## src/spc_pkg.sv

```systemverilog
package spc_pkg;

    // ****************************************
    // Register map
    // ****************************************
    localparam logic [7:0] SPC_OFS_SLEEP_CFG = 8'h40;
    localparam logic [7:0] SPC_OFS_KEEP_ON = 8'h41;

    // Field positions of the sleep/power configuration register.
    localparam int SPC_BIT_RSVD = 7;
    localparam int SPC_BIT_SLEEP_LVL = 6;
    localparam int SPC_BIT_SLOT_HI = 5;
    localparam int SPC_BIT_SLOT_LO = 4;
    localparam int SPC_BIT_SLEEP_POL = 3;
    localparam int SPC_BIT_LP_OFF = 2;
    localparam int SPC_BIT_LP_RST = 1;
    localparam int SPC_BIT_IRQ_POL = 0;

    // Reset values; bit 7 is not stored.
    localparam logic [6:0] SPC_SLEEP_CFG_RST = 7'h34;
    localparam logic [7:0] SPC_KEEP_ON_RST = 8'h00;
    // Fields that boot configuration reloads.
    localparam logic [6:0] SPC_BOOT_MASK = 7'h37;

    // ****************************************
    // Timing
    // ****************************************
    localparam int SPC_CLK_PERIOD_NS = 10;
    localparam int SPC_SLOT_A_US = 200;
    localparam int SPC_SLOT_B_US = 500;
    localparam int SPC_SLOT_C_MS = 2;
    localparam int SPC_LONG_PRESS_MS = 1;

    // ****************************************
    // Types
    // ****************************************
    typedef enum logic [1:0] {
        SPC_SLOT_ZERO = 2'h0,
        SPC_SLOT_A = 2'h1,
        SPC_SLOT_B = 2'h2,
        SPC_SLOT_C = 2'h3
    } spc_slot_t;

    typedef enum logic [2:0] {
        SPC_LP_IDLE = 3'h1,
        SPC_LP_HOLD = 3'h2,
        SPC_LP_FIRED = 3'h4
    } spc_lp_state_t;

    // Keep-on register bit that belongs to LDO number n (1 to 8).
    function automatic int spc_keep_bit(input int n);
        case (n)
            1: return 1;
            2: return 2;
            3: return 7;
            4: return 6;
            5: return 3;
            6: return 0;
            7: return 5;
            default: return 4;
        endcase
    endfunction

endpackage

```

## src/spc_cfg_if.sv

```systemverilog
// Configuration handed from the register bank to its helpers.
interface spc_cfg_if;
    logic [1:0] slot_sel;
    logic [7:0] keep_by_ldo;
    logic [7:0] en1_assign;
    logic [7:0] ldo_enabled;
    logic en1_level;
    logic in_sleep;

    modport src (output slot_sel, keep_by_ldo, en1_assign, ldo_enabled,
                 en1_level, in_sleep);
    modport slot (input slot_sel);
    modport ldo (input keep_by_ldo, en1_assign, ldo_enabled, en1_level,
                 in_sleep);
endinterface

```

## src/spc_slot_timer.sv

```systemverilog
// Produces one tick per power-sequence time slot while running.
module spc_slot_timer #(
    parameter int SLOT_A_CYC = 20000,
    parameter int SLOT_B_CYC = 50000,
    parameter int SLOT_C_CYC = 200000
) (
    input logic clk_sys_in,
    input logic srst_in,
    spc_cfg_if.slot cfg,
    input logic run_in,
    output logic tick_out
);
    typedef struct packed {
        logic [17:0] cnt;
        logic tick;
    } spc_tmr_st_t;

    spc_tmr_st_t st_r;
    spc_tmr_st_t st_nxt;
    logic [17:0] lim;

    // Slot length select and counting.
    always_comb begin
        st_nxt = st_r;
        case (cfg.slot_sel) // see [RULE_02]
            spc_pkg::SPC_SLOT_A: lim = 18'(SLOT_A_CYC - 1);
            spc_pkg::SPC_SLOT_B: lim = 18'(SLOT_B_CYC - 1);
            default: lim = 18'(SLOT_C_CYC - 1);
        endcase
        st_nxt.tick = 1'b0;
        if (!run_in) begin
            st_nxt.cnt = '0;
        end else if (cfg.slot_sel == spc_pkg::SPC_SLOT_ZERO) begin
            st_nxt.tick = 1'b1;
            st_nxt.cnt = '0;
        end else if (st_r.cnt >= lim) begin
            st_nxt.tick = 1'b1;
            st_nxt.cnt = '0;
        end else begin
            st_nxt.cnt = st_r.cnt + 18'h1;
        end
    end

    // State register.
    always_ff @(posedge clk_sys_in) begin
        if (srst_in) begin
            st_r <= '0;
        end else begin
            st_r <= st_nxt;
        end
    end

    assign tick_out = st_r.tick;
endmodule

```

## src/spc_ldo_ctrl.sv

```systemverilog
// Decides on/off and full-load state of each LDO (index 0 is LDO1).
module spc_ldo_ctrl (
    input logic clk_sys_in,
    input logic srst_in,
    spc_cfg_if.ldo cfg,
    output logic [7:0] ldo_on_out,
    output logic [7:0] ldo_full_load_out
);
    typedef struct packed {
        logic [7:0] on;
        logic [7:0] full;
    } spc_ldo_st_t;

    spc_ldo_st_t st_r;
    spc_ldo_st_t st_nxt;

    // Per-regulator supply state.
    always_comb begin
        st_nxt = st_r;
        for (int i = 0; i < 8; i++) begin
            if (cfg.en1_assign[i]) begin
                // Line high: fully on; line low: keep bit decides.
                st_nxt.on[i] = cfg.en1_level | cfg.keep_by_ldo[i]; // see [RULE_10] see [RULE_11]
                st_nxt.full[i] = st_nxt.on[i];
            end else begin
                // An off regulator stays off whatever the keep bit.
                st_nxt.on[i] = cfg.ldo_enabled[i]; // see [RULE_09]
                st_nxt.full[i] = cfg.ldo_enabled[i] &
                    (~cfg.in_sleep | cfg.keep_by_ldo[i]); // see [RULE_07] see [RULE_08]
            end
        end
    end

    // State register.
    always_ff @(posedge clk_sys_in) begin
        if (srst_in) begin
            st_r <= '0;
        end else begin
            st_r <= st_nxt;
        end
    end

    assign ldo_on_out = st_r.on;
    assign ldo_full_load_out = st_r.full;
endmodule

```

## src/spc_sleep_power_regs.sv

```systemverilog
// Behaviour
// [RULE_01] Sleep-level bit set makes converters use a nonzero sleep voltage.
// [RULE_02] Slot field picks a sequence slot of 0, 200 us, 500 us or 2 ms.
// [RULE_03] Sleep polarity bit set means the sleep input is active high.
// [RULE_04] Long-press bit set turns the device off after a long low press.
// [RULE_05] Core-reset bit set allows a digital core reset while in OFF.
// [RULE_06] Interrupt polarity bit 0 gives an active-low pad, 1 active-high.
// [RULE_07] Keep-on bit set keeps an LDO at full load through sleep.
// [RULE_08] Keep-on bit clear puts an LDO in low-power mode during sleep.
// [RULE_09] A keep-on bit has no effect on a regulator that is off.
// [RULE_10] An enable-1 LDO is fully on whenever the enable-1 line is high.
// [RULE_11] With enable-1 low an assigned LDO is off or full by its keep bit.
// [RULE_12] Keep-on bits 7 to 0 are LDO3,4,7,8,5,2,1,6 and reset to zero.
// [RULE_13] Both registers are written by the host over the control bus.
// [RULE_14] Reserved bit 7 of the configuration ignores writes, reads zero.
module spc_sleep_power_regs #(
    parameter int SLOT_A_CYC =
        spc_pkg::SPC_SLOT_A_US * 1000 / spc_pkg::SPC_CLK_PERIOD_NS,
    parameter int SLOT_B_CYC =
        spc_pkg::SPC_SLOT_B_US * 1000 / spc_pkg::SPC_CLK_PERIOD_NS,
    parameter int SLOT_C_CYC =
        spc_pkg::SPC_SLOT_C_MS * 1000000 / spc_pkg::SPC_CLK_PERIOD_NS,
    parameter int LONG_PRESS_CYC =
        spc_pkg::SPC_LONG_PRESS_MS * 1000000 / spc_pkg::SPC_CLK_PERIOD_NS
) (
    input logic clk_sys_in,
    input logic srst_in,
    input logic reg_wr_en_in,
    input logic reg_rd_en_in,
    input logic [7:0] reg_addr_in,
    input logic [7:0] reg_wdata_in,
    output logic [7:0] reg_rdata_out,
    input logic boot_load_in,
    input logic [7:0] boot_cfg_in,
    input logic sleep_req_pin_in,
    input logic power_button_input_in,
    input logic enable1_line_in,
    input logic in_sleep_in,
    input logic off_state_in,
    input logic irq_event_in,
    input logic [7:0] core_rail_sleep_voltage_in,
    input logic [7:0] enable1_ldo_assignment_in,
    input logic [7:0] ldo_enabled_in,
    input logic seq_run_in,
    output logic converter_sleep_level_sel_out,
    output logic [1:0] sequence_slot_duration_out,
    output logic sleep_req_out,
    output logic irq_output_pad_out,
    output logic long_press_turnoff_out,
    output logic off_state_core_reset_out,
    output logic dcdc_use_sleep_level_out,
    output logic slot_tick_out,
    output logic [7:0] ldo_on_out,
    output logic [7:0] ldo_full_load_out
);
    // ****************************************
    // State
    // ****************************************
    typedef struct packed {
        logic [6:0] cfg;
        logic [7:0] keep;
        logic [7:0] rdata;
        logic [1:0] slp_s;
        logic [1:0] pwr_s;
        logic [1:0] en1_s;
        logic sleep_req;
        logic irq_pad;
        spc_pkg::spc_lp_state_t lp;
        logic [19:0] lp_cnt;
        logic turnoff;
        logic core_rst;
        logic dcdc_lvl;
    } spc_main_st_t;

    spc_main_st_t st_r;
    spc_main_st_t st_nxt;
    spc_cfg_if cfg_if ();

    // ****************************************
    // Next-state logic
    // ****************************************

    // Registers, synchronisers, polarity and long-press detection.
    always_comb begin
        st_nxt = st_r;

        // Pin synchronisers; only the second stage is read.
        st_nxt.slp_s = {st_r.slp_s[0], sleep_req_pin_in};
        st_nxt.pwr_s = {st_r.pwr_s[0], power_button_input_in};
        st_nxt.en1_s = {st_r.en1_s[0], enable1_line_in};

        // Boot configuration reloads its fields; a host write wins.
        if (boot_load_in) begin // see [RULE_02] see [RULE_04]
            st_nxt.cfg = (st_r.cfg & ~spc_pkg::SPC_BOOT_MASK) |
                (boot_cfg_in[6:0] & spc_pkg::SPC_BOOT_MASK);
        end

        // Host writes over the control serial bus.
        if (reg_wr_en_in) begin // see [RULE_13]
            if (reg_addr_in == spc_pkg::SPC_OFS_SLEEP_CFG) begin
                st_nxt.cfg = reg_wdata_in[6:0]; // see [RULE_14]
            end else if (reg_addr_in == spc_pkg::SPC_OFS_KEEP_ON) begin
                st_nxt.keep = reg_wdata_in; // see [RULE_12]
            end
        end

        // Reads answer one cycle later; unmapped reads give zero.
        if (reg_rd_en_in) begin
            if (reg_addr_in == spc_pkg::SPC_OFS_SLEEP_CFG) begin
                st_nxt.rdata = {1'b0, st_r.cfg}; // see [RULE_14]
            end else if (reg_addr_in == spc_pkg::SPC_OFS_KEEP_ON) begin
                st_nxt.rdata = st_r.keep;
            end else begin
                st_nxt.rdata = 8'h00;
            end
        end

        // Sleep request is asserted when the pin equals the polarity bit.
        st_nxt.sleep_req = st_r.slp_s[1] ==
            st_r.cfg[spc_pkg::SPC_BIT_SLEEP_POL]; // see [RULE_03]

        // Interrupt pad: active high when the bit is 1, else active low.
        st_nxt.irq_pad = irq_event_in ==
            st_r.cfg[spc_pkg::SPC_BIT_IRQ_POL]; // see [RULE_06]

        // Core reset in OFF is allowed only when enabled.
        st_nxt.core_rst = off_state_in &
            st_r.cfg[spc_pkg::SPC_BIT_LP_RST]; // see [RULE_05]

        // Sleep voltage is used only if selected and nonzero.
        st_nxt.dcdc_lvl = in_sleep_in &
            st_r.cfg[spc_pkg::SPC_BIT_SLEEP_LVL] &
            (core_rail_sleep_voltage_in != 8'h00); // see [RULE_01]

        // Long press: button held low for the full hold time.
        st_nxt.turnoff = 1'b0;
        case (st_r.lp)
            spc_pkg::SPC_LP_IDLE: begin
                st_nxt.lp_cnt = '0;
                if (!st_r.pwr_s[1]) begin
                    st_nxt.lp = spc_pkg::SPC_LP_HOLD;
                end
            end
            spc_pkg::SPC_LP_HOLD: begin
                if (st_r.pwr_s[1]) begin
                    st_nxt.lp = spc_pkg::SPC_LP_IDLE;
                end else if (st_r.lp_cnt >= 20'(LONG_PRESS_CYC - 1)) begin
                    st_nxt.turnoff =
                        st_r.cfg[spc_pkg::SPC_BIT_LP_OFF]; // see [RULE_04]
                    st_nxt.lp = spc_pkg::SPC_LP_FIRED;
                end else begin
                    st_nxt.lp_cnt = st_r.lp_cnt + 20'h1;
                end
            end
            spc_pkg::SPC_LP_FIRED: begin
                if (st_r.pwr_s[1]) begin
                    st_nxt.lp = spc_pkg::SPC_LP_IDLE;
                end
            end
            default: begin
                st_nxt.lp = spc_pkg::SPC_LP_IDLE;
            end
        endcase
    end

    // State register with its reset values.
    always_ff @(posedge clk_sys_in) begin
        if (srst_in) begin
            st_r <= '0;
            st_r.irq_pad <= 1'b1; // Idle level of the default low pad.
            st_r.cfg <= spc_pkg::SPC_SLEEP_CFG_RST;
            st_r.keep <= spc_pkg::SPC_KEEP_ON_RST; // see [RULE_12]
            st_r.slp_s <= 2'h3;
            st_r.pwr_s <= 2'h3;
            st_r.lp <= spc_pkg::SPC_LP_IDLE;
        end else begin
            st_r <= st_nxt;
        end
    end

    // ****************************************
    // Helpers
    // ****************************************

    // Keep-on bits reordered to LDO numbering.
    generate
        for (genvar g = 0; g < 8; g++) begin : g_map
            assign cfg_if.keep_by_ldo[g] =
                st_r.keep[spc_pkg::spc_keep_bit(g + 1)]; // see [RULE_12]
        end
    endgenerate

    // Configuration handed to the helpers.
    assign cfg_if.slot_sel =
        st_r.cfg[spc_pkg::SPC_BIT_SLOT_HI:spc_pkg::SPC_BIT_SLOT_LO];
    assign cfg_if.en1_assign = enable1_ldo_assignment_in;
    assign cfg_if.ldo_enabled = ldo_enabled_in;
    assign cfg_if.en1_level = st_r.en1_s[1];
    assign cfg_if.in_sleep = in_sleep_in;

    // Sequence slot timer.
    spc_slot_timer #(
        .SLOT_A_CYC(SLOT_A_CYC),
        .SLOT_B_CYC(SLOT_B_CYC),
        .SLOT_C_CYC(SLOT_C_CYC)
    ) u_slot (
        .clk_sys_in(clk_sys_in),
        .srst_in(srst_in),
        .cfg(cfg_if.slot),
        .run_in(seq_run_in),
        .tick_out(slot_tick_out)
    );

    // LDO sleep and enable-1 control.
    spc_ldo_ctrl u_ldo (
        .clk_sys_in(clk_sys_in),
        .srst_in(srst_in),
        .cfg(cfg_if.ldo),
        .ldo_on_out(ldo_on_out),
        .ldo_full_load_out(ldo_full_load_out)
    );

    // ****************************************
    // Outputs
    // ****************************************

    // Every output assigned here comes straight from the state register.
    assign reg_rdata_out = st_r.rdata;
    assign converter_sleep_level_sel_out =
        st_r.cfg[spc_pkg::SPC_BIT_SLEEP_LVL];
    assign sequence_slot_duration_out =
        st_r.cfg[spc_pkg::SPC_BIT_SLOT_HI:spc_pkg::SPC_BIT_SLOT_LO];
    assign sleep_req_out = st_r.sleep_req;
    assign irq_output_pad_out = st_r.irq_pad;
    assign long_press_turnoff_out = st_r.turnoff;
    assign off_state_core_reset_out = st_r.core_rst;
    assign dcdc_use_sleep_level_out = st_r.dcdc_lvl;
endmodule

```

────────

- Brief -
Filter the entries down to the lines that hold "active". Copy those lines.

- Expected answer -
// [RULE_03] Sleep polarity bit set means the sleep input is active high.
// [RULE_06] Interrupt polarity bit 0 gives an active-low pad, 1 active-high.
        // Interrupt pad: active high when the bit is 1, else active low.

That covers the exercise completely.